İlkin Şilan
Yüzücüler, bir önceki romanı Tavan Arasındaki Buda ile isminden çokça söz ettiren Julie Otsuka’nın Türkçeye çevrilen son romanı. Yer altında bir havuzun müdavimi olmuş bir grup yüzücünün hikayesi ile başlayan bu roman, ilerleyen bölümlerde bu yüzücülerden biri olan Alice’e odaklanarak devam ediyor. Okur kısa sürede havuz ile Alice’in zihni arasındaki paralellikleri fark ediyor. Otsuka gerçekten de çok güçlü bir metafor yaratmayı başarmış. Sadece hikayenin yapısı değil aynı zamanda dili de oldukça ilginç. Roman boyunca birden çok anlatıcı ile karşılaşıyoruz ve hepsi de bu sürece tamamen kendi bakış açısından yaklaşıyor. Bu kısa ama güçlü romanın üzerinde konuşmaya değer çok yönü var.

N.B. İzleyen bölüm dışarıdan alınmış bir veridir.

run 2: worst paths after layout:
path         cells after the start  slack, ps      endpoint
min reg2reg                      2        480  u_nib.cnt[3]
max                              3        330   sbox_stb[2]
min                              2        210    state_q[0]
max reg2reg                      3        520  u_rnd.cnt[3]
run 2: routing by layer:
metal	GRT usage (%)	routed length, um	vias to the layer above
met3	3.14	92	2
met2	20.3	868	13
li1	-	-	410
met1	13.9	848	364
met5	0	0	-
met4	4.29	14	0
<file path="config.mk">
export PLATFORM = sky130hd
export DESIGN_NAME = objsh_top
export DESIGN_NICKNAME = d
export VERILOG_FILES = /design/src/rtl/objsh_pkg.sv /design/src/rtl/objsh_cc_counter.sv /design/src/rtl/objsh_lane.sv /design/src/rtl/objsh_prio_mux.sv /design/src/rtl/objsh_top.sv
export SDC_FILE = /design/constraint.sdc
export NUM_CORES = 1
export LEC_CHECK = 0
export BUFFER_PORTS_ARGS = -buffer_cell sky130_fd_sc_hd__buf_2
export CAP_MARGIN = 0
export CORE_MARGIN = 2
export CORE_UTILIZATION = 64
export DETAILED_ROUTE_END_ITERATION = 10
export GPL_ROUTABILITY_DRIVEN = 0
export MAX_ROUTING_LAYER = met4
export PLACE_DENSITY = 0.9
export SLEW_MARGIN = 20
export SYNTH_ARGS = -nofsm -noshare
export SYNTH_HDL_FRONTEND = slang
export SYNTH_SLANG_ARGS = --single-unit
</file>
<file path="constraint.sdc">
create_clock -name clk -period 6.9 [get_ports clk]
set_clock_uncertainty 0.05 [all_clocks]
set_input_delay 1.38 -clock clk [delete_from_list [all_inputs] [get_ports clk]]
set_output_delay 1.38 -clock clk [all_outputs]
set_load 0.03 [all_outputs]
</file>
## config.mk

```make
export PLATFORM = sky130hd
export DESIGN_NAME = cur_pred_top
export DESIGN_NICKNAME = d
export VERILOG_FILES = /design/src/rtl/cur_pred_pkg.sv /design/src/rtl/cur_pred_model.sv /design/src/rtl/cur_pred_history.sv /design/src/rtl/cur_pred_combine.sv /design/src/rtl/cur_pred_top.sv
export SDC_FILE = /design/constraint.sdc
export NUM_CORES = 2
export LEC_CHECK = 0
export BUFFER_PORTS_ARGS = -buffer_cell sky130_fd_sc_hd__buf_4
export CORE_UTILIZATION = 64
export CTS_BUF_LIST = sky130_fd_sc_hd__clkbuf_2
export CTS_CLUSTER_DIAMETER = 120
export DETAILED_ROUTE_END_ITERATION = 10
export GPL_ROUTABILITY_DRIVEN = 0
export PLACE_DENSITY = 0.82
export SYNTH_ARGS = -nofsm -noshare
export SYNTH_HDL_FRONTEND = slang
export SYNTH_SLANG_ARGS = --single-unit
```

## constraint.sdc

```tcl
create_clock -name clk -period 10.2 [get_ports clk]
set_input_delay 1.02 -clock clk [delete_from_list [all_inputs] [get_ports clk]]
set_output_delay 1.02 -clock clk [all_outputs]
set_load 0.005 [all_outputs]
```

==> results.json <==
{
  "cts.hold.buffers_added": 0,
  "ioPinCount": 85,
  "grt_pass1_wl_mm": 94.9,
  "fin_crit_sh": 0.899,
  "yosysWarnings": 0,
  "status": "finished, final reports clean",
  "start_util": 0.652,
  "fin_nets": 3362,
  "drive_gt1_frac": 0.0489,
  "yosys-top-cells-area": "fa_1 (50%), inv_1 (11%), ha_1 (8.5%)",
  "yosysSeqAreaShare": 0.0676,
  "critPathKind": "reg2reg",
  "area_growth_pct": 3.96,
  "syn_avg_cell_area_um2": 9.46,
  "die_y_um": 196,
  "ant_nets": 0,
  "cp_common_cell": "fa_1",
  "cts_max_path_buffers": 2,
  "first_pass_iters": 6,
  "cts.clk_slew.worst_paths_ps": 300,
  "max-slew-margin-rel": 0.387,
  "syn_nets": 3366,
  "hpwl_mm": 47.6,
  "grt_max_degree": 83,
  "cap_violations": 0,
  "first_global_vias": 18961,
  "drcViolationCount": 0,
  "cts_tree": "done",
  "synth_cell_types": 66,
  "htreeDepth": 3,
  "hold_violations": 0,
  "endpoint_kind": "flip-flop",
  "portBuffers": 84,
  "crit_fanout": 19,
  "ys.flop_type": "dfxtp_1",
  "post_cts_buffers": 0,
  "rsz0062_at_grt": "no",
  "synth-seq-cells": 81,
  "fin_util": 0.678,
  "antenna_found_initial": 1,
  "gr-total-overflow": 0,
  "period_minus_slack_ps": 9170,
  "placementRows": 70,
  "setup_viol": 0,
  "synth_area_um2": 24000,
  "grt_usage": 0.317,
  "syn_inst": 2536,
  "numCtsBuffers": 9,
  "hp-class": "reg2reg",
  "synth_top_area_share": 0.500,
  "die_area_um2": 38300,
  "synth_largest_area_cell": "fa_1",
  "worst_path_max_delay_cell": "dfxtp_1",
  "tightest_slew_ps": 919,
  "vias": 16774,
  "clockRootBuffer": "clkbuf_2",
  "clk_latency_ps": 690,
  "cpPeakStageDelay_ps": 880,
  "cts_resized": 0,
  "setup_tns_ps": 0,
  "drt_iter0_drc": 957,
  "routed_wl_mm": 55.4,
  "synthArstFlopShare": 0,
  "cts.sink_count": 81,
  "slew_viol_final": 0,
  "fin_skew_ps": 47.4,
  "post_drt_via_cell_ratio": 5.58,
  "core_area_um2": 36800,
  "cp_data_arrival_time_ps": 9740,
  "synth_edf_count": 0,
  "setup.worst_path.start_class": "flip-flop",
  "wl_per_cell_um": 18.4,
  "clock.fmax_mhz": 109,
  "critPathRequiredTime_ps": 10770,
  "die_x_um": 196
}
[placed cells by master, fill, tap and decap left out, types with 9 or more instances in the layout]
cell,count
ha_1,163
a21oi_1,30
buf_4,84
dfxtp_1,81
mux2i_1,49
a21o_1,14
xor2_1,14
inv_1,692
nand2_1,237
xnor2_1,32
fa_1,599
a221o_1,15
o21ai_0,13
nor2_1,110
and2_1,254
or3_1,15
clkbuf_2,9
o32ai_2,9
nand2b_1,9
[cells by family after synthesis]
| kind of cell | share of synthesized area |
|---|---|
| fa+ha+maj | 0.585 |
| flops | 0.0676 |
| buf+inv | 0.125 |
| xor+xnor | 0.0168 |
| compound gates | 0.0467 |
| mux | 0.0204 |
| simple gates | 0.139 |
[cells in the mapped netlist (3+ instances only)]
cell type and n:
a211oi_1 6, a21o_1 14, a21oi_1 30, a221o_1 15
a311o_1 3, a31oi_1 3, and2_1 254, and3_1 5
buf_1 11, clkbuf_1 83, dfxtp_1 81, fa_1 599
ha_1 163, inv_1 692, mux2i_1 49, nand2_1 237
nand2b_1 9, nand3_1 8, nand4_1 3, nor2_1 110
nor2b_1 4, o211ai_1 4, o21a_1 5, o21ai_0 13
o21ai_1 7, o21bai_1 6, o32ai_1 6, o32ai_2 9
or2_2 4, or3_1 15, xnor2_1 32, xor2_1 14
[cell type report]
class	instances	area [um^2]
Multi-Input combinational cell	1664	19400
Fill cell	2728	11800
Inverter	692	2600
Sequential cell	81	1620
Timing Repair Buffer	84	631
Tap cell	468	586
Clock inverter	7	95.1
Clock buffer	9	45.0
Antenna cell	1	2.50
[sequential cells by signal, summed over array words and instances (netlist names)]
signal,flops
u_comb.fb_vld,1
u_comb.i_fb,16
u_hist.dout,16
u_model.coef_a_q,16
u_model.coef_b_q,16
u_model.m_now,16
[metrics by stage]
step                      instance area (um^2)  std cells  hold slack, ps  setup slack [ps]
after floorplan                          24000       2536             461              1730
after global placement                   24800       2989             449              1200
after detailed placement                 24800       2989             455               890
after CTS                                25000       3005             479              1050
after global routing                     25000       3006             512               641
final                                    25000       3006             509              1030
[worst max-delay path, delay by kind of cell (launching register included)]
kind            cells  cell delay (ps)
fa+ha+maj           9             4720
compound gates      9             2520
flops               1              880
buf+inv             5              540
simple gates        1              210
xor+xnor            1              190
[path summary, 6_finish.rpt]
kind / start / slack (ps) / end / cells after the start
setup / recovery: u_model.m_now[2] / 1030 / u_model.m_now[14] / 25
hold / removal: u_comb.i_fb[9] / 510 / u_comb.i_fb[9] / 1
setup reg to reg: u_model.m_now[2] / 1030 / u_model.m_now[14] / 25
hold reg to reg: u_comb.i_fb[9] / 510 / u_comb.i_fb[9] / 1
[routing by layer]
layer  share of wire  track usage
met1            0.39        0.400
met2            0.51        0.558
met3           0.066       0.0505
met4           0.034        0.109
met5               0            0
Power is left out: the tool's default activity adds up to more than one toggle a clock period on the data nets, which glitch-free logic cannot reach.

Kitaba, bahsettiğim gibi, aslında bir havuz ve bu havuzun müdavimlerinin hikayesiyle başlıyoruz. Anlatıcımız ise bu müdavimlerden biri, ismini vermek istemeyen bir yüzücü. Havuzun tüm yüzücüler için önemini, onlar için neredeyse kutsal olan bu havuzu ve havuzun içindeki farklı dinamikleri anlatıcımızdan dinliyoruz. Birçok kulvardan ve yüzücü türünden bahsediyor anlatıcı. Hızlı veya yavaş yüzen, attığı turları sayan veya saymayan, balıklama, köpek stili gibi birçok stilde yüzen bu insanlar arasında sözlü olmayan kurallar ile oluşturulmuş inanılmaz bir ahenk var. Ancak bu düzen havuzda beliren bir çatlak ile aniden bozuluyor. Birçok uzman bu çatlak hakkında yorum yapıyor. Birçok yüzücü ise komplo teorilerinden inkara, korkudan heyecana birçok hissini birbiri ile paylaşıyor. Bu çatlak bazen beliriyor bazen kayboluyor derken bir gün çatlakların sayısı hızla artmaya başlıyor. Tüm yüzücüler ise hiçbir şeyin eskisi gibi olmayacağını hissetse bile umutla günlük yüzme rutinlerine devam etmeye çalışıyor.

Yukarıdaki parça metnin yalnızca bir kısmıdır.